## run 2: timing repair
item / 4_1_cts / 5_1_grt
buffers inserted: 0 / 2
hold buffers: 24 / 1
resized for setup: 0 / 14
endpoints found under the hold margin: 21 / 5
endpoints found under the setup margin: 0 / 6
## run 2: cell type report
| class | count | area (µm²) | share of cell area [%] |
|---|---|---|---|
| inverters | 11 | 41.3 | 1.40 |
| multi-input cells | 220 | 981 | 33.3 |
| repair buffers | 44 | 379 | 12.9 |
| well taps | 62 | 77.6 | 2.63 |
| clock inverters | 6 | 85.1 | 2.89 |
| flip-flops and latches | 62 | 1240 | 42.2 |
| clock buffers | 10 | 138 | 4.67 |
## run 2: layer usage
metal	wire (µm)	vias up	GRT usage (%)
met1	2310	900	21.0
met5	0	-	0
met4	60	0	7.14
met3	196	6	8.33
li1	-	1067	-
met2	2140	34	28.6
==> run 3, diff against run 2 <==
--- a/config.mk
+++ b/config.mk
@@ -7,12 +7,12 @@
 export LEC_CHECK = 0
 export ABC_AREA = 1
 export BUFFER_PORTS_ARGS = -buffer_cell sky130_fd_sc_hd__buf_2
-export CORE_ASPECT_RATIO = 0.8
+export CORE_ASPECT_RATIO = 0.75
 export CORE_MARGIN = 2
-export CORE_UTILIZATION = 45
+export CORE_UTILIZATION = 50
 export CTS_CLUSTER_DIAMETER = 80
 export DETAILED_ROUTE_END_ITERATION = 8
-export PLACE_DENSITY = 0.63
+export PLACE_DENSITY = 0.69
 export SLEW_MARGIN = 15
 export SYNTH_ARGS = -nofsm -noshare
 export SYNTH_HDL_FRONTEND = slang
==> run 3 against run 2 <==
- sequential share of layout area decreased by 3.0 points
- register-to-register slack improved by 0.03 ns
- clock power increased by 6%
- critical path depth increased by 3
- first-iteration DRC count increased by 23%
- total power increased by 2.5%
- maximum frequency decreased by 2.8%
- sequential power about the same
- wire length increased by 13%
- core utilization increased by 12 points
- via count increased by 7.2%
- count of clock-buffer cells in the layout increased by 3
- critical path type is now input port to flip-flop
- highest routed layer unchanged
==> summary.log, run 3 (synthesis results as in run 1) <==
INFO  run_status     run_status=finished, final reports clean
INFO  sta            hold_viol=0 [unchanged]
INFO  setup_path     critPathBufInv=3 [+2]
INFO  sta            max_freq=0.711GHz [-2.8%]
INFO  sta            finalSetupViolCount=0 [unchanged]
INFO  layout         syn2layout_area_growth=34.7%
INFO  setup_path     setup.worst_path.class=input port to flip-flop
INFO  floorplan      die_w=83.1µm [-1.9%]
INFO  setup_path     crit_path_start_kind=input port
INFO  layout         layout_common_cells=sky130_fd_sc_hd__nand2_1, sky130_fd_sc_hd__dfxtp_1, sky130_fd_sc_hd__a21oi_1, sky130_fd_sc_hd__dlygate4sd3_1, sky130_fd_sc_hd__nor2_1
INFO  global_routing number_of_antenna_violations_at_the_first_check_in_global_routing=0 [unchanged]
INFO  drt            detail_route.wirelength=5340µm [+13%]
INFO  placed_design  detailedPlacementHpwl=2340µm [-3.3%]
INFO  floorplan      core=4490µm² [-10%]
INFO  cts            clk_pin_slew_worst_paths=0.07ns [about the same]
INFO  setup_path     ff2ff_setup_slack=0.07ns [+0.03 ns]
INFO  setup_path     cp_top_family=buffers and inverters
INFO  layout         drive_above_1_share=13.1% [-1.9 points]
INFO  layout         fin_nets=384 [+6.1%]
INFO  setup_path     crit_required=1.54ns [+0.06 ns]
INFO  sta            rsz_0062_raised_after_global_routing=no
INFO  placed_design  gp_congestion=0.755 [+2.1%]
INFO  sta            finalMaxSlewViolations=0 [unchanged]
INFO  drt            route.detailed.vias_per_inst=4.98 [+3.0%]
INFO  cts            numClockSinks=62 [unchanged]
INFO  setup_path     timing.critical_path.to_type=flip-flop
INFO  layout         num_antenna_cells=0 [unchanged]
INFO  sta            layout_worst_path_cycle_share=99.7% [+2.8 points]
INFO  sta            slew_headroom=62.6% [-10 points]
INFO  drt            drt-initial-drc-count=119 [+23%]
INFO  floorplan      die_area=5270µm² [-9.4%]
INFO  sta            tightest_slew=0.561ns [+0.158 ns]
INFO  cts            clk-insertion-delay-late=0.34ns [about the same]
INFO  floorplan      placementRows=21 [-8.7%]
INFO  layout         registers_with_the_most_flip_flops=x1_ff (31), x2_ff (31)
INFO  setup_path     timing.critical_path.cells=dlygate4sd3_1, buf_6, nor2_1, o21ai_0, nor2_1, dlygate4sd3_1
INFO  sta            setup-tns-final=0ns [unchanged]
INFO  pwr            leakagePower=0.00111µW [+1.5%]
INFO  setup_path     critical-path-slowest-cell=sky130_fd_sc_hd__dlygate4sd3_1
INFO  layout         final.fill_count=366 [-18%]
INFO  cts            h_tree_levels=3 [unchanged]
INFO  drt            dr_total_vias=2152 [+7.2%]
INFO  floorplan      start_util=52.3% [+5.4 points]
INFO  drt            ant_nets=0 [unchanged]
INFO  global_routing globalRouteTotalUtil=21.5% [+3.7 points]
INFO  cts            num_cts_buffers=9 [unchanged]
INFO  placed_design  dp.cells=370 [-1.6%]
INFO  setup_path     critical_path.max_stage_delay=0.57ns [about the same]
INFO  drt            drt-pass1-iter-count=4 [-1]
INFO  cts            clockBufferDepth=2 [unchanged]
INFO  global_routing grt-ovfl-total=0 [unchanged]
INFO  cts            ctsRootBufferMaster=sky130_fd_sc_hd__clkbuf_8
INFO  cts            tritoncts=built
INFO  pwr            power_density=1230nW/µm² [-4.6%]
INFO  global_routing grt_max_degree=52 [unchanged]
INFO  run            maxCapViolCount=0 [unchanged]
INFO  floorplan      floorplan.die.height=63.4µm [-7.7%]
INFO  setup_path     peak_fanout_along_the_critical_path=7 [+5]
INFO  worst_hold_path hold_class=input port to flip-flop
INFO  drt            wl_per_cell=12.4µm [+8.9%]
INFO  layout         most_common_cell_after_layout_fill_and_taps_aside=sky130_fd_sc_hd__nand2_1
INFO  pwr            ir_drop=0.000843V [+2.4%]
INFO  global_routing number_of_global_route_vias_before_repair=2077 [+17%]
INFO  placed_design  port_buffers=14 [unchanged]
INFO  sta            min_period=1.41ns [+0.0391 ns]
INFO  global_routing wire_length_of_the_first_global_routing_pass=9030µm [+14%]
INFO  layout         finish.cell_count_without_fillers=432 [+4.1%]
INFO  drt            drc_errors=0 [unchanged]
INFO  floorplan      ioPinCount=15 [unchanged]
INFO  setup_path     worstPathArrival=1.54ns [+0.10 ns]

____________________

Aim of the exercise:
Search the listing for "inverters" and show every line where it occurs.

Exercise result:
| inverters | 11 | 41.3 | 1.40 |
| clock inverters | 6 | 85.1 | 2.89 |
INFO  setup_path     cp_top_family=buffers and inverters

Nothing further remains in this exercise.